* **Brief**:
Records follow. Select each line holding "placement".

* **Input**:
>>>
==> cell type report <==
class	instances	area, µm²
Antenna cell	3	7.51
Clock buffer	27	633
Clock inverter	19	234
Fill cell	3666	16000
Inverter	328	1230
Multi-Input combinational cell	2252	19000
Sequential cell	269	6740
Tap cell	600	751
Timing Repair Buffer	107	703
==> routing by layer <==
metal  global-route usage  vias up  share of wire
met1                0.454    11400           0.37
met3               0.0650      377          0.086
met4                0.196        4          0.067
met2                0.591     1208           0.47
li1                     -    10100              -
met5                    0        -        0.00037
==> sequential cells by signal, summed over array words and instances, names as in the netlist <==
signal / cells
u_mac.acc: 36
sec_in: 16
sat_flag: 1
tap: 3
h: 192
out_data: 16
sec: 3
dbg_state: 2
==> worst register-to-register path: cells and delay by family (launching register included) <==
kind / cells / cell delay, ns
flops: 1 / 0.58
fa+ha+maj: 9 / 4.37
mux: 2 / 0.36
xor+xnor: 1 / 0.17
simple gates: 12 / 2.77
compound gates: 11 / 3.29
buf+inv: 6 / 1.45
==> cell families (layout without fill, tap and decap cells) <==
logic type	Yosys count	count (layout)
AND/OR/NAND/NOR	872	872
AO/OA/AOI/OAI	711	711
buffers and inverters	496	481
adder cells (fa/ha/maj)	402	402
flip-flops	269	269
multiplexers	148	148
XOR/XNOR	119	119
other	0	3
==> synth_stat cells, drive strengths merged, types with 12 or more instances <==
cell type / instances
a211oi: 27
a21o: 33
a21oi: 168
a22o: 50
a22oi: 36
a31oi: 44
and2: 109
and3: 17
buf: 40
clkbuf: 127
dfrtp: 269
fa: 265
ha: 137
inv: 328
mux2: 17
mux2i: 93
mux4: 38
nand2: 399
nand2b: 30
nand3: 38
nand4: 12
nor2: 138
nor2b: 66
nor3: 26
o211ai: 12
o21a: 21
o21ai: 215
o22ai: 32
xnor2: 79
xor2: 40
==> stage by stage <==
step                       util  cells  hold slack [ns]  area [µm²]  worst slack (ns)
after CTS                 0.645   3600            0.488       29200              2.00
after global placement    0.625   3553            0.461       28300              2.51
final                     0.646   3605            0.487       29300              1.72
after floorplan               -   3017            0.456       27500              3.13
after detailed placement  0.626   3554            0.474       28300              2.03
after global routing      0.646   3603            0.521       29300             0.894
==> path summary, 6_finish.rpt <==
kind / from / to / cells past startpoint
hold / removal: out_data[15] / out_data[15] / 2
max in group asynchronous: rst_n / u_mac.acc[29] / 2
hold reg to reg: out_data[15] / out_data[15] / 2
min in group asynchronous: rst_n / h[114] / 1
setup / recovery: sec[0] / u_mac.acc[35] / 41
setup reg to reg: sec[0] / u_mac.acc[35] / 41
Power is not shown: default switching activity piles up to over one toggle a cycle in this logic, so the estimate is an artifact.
File: src/rtl/bpm_test_link_arbiter.sv
// bpm_test_link_arbiter: packet-granular round-robin arbiter that shares one
// Aurora BPM test AXI-stream TX link among NUM_SRC packet sources. Each source
// may send one packet per FA cycle. Credits refresh on auroraFAstrobe. A packet
// cut off by channel loss is drained from its source and discarded.
// Optional per-source packet counters: define BPM_TEST_LINK_ARB_STATS_EN.
module bpm_test_link_arbiter #(
  parameter int NUM_SRC    = 2,
  parameter int DATA_WIDTH = 32,
  parameter int IDX_WIDTH  = (NUM_SRC > 1) ? $clog2(NUM_SRC) : 1
) (
  input  logic                          auroraUserClk,
  input  logic                          auroraUserReset_n,
  input  logic                          auroraFAstrobe,
  input  logic                          auroraChannelUp,
  input  logic [NUM_SRC*DATA_WIDTH-1:0] SRC_AXI_STREAM_tdata,
  input  logic [NUM_SRC-1:0]            SRC_AXI_STREAM_tvalid,
  input  logic [NUM_SRC-1:0]            SRC_AXI_STREAM_tlast,
  output logic [NUM_SRC-1:0]            SRC_AXI_STREAM_tready,
  output logic [DATA_WIDTH-1:0]         TX_AXI_STREAM_tdata,
  output logic                          TX_AXI_STREAM_tvalid,
  output logic                          TX_AXI_STREAM_tlast,
  input  logic                          TX_AXI_STREAM_tready,
  output logic [IDX_WIDTH-1:0]          grantIdx,
  output logic                          busy,
`ifdef BPM_TEST_LINK_ARB_STATS_EN
  output logic [NUM_SRC*16-1:0]         pktCount,
`endif
  output logic [15:0]                   dropCount
);

  typedef enum logic [1:0] {IDLE, XFER, FLUSH} state_t;

  state_t                  state, stateNext;
  logic [NUM_SRC-1:0]      credit;
  logic [NUM_SRC-1:0]      eligible;
  logic [IDX_WIDTH-1:0]    lastGrant;
  logic [IDX_WIDTH-1:0]    pickIdx;
  logic                    pickValid;
  int unsigned             cand;
  logic [DATA_WIDTH-1:0]   selData;
  logic                    selValid;
  logic                    selLast;
  logic                    pktDone;
  logic                    pktSent;
  logic                    dropEvent;

  // Round-robin search: first eligible source starting after lastGrant.
  always_comb begin
    eligible  = SRC_AXI_STREAM_tvalid & credit & {NUM_SRC{auroraChannelUp}};
    pickValid = 1'b0;
    pickIdx   = '0;
    cand      = 0;
    for (int unsigned k = 1; k <= NUM_SRC; k++) begin
      cand = (32'(lastGrant) + k) % NUM_SRC;
      if (!pickValid && eligible[cand]) begin
        pickValid = 1'b1;
        pickIdx   = IDX_WIDTH'(cand);
      end
    end
  end

  // Source mux selected by the registered grant.
  always_comb begin
    selData  = '0;
    selValid = 1'b0;
    selLast  = 1'b0;
    for (int unsigned i = 0; i < NUM_SRC; i++) begin
      if (grantIdx == IDX_WIDTH'(i)) begin
        selData  = SRC_AXI_STREAM_tdata[i*DATA_WIDTH +: DATA_WIDTH];
        selValid = SRC_AXI_STREAM_tvalid[i];
        selLast  = SRC_AXI_STREAM_tlast[i];
      end
    end
  end

  // Next-state and handshake outputs. With the channel down in XFER both the
  // TX side and the source are held off, so the beat on the bus stays with the
  // source and is drained by FLUSH; a same-cycle tlast therefore never ends the
  // packet twice.
  always_comb begin
    stateNext             = state;
    SRC_AXI_STREAM_tready = '0;
    TX_AXI_STREAM_tdata   = '0;
    TX_AXI_STREAM_tvalid  = 1'b0;
    TX_AXI_STREAM_tlast   = 1'b0;
    pktDone               = 1'b0;
    pktSent               = 1'b0;
    dropEvent             = 1'b0;
    case (state)
      IDLE: begin
        if (pickValid) stateNext = XFER;
      end
      XFER: begin
        if (!auroraChannelUp) begin
          dropEvent = 1'b1;
          stateNext = FLUSH;
        end else begin
          TX_AXI_STREAM_tdata             = selData;
          TX_AXI_STREAM_tvalid            = selValid;
          TX_AXI_STREAM_tlast             = selLast;
          SRC_AXI_STREAM_tready[grantIdx] = TX_AXI_STREAM_tready;
          if (selValid && TX_AXI_STREAM_tready && selLast) begin
            pktDone   = 1'b1;
            pktSent   = 1'b1;
            stateNext = IDLE;
          end
        end
      end
      FLUSH: begin
        SRC_AXI_STREAM_tready[grantIdx] = 1'b1;
        if (selValid && selLast) begin
          pktDone   = 1'b1;
          stateNext = IDLE;
        end
      end
      default: stateNext = IDLE;
    endcase
  end

  assign busy = (state != IDLE);

  // State, grant and round-robin pointer registers.
  always_ff @(posedge auroraUserClk or negedge auroraUserReset_n) begin
    if (!auroraUserReset_n) begin
      state     <= IDLE;
      grantIdx  <= '0;
      lastGrant <= IDX_WIDTH'(NUM_SRC - 1);
    end else begin
      state <= stateNext;
      if (state == IDLE && pickValid) grantIdx <= pickIdx;
      if (pktDone) lastGrant <= grantIdx;
    end
  end

  // Credits: strobe refreshes all and wins over a same-cycle clear.
  always_ff @(posedge auroraUserClk or negedge auroraUserReset_n) begin
    if (!auroraUserReset_n) begin
      credit <= '0;
    end else if (auroraFAstrobe) begin
      credit <= '1;
    end else if (pktDone) begin
      credit[grantIdx] <= 1'b0;
    end
  end

  // Saturating count of packets aborted by channel loss.
  always_ff @(posedge auroraUserClk or negedge auroraUserReset_n) begin
    if (!auroraUserReset_n) begin
      dropCount <= '0;
    end else if (dropEvent && dropCount != 16'hFFFF) begin
      dropCount <= dropCount + 16'd1;
    end
  end

`ifdef BPM_TEST_LINK_ARB_STATS_EN
  // Per-source wrapping count of packets delivered on the link.
  always_ff @(posedge auroraUserClk or negedge auroraUserReset_n) begin
    if (!auroraUserReset_n) begin
      pktCount <= '0;
    end else if (pktSent) begin
      for (int unsigned i = 0; i < NUM_SRC; i++) begin
        if (grantIdx == IDX_WIDTH'(i)) pktCount[i*16 +: 16] <= pktCount[i*16 +: 16] + 16'd1;
      end
    end
  end
`endif

endmodule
<<<
* **Response box**:
after global placement    0.625   3553            0.461       28300              2.51
after detailed placement  0.626   3554            0.474       28300              2.03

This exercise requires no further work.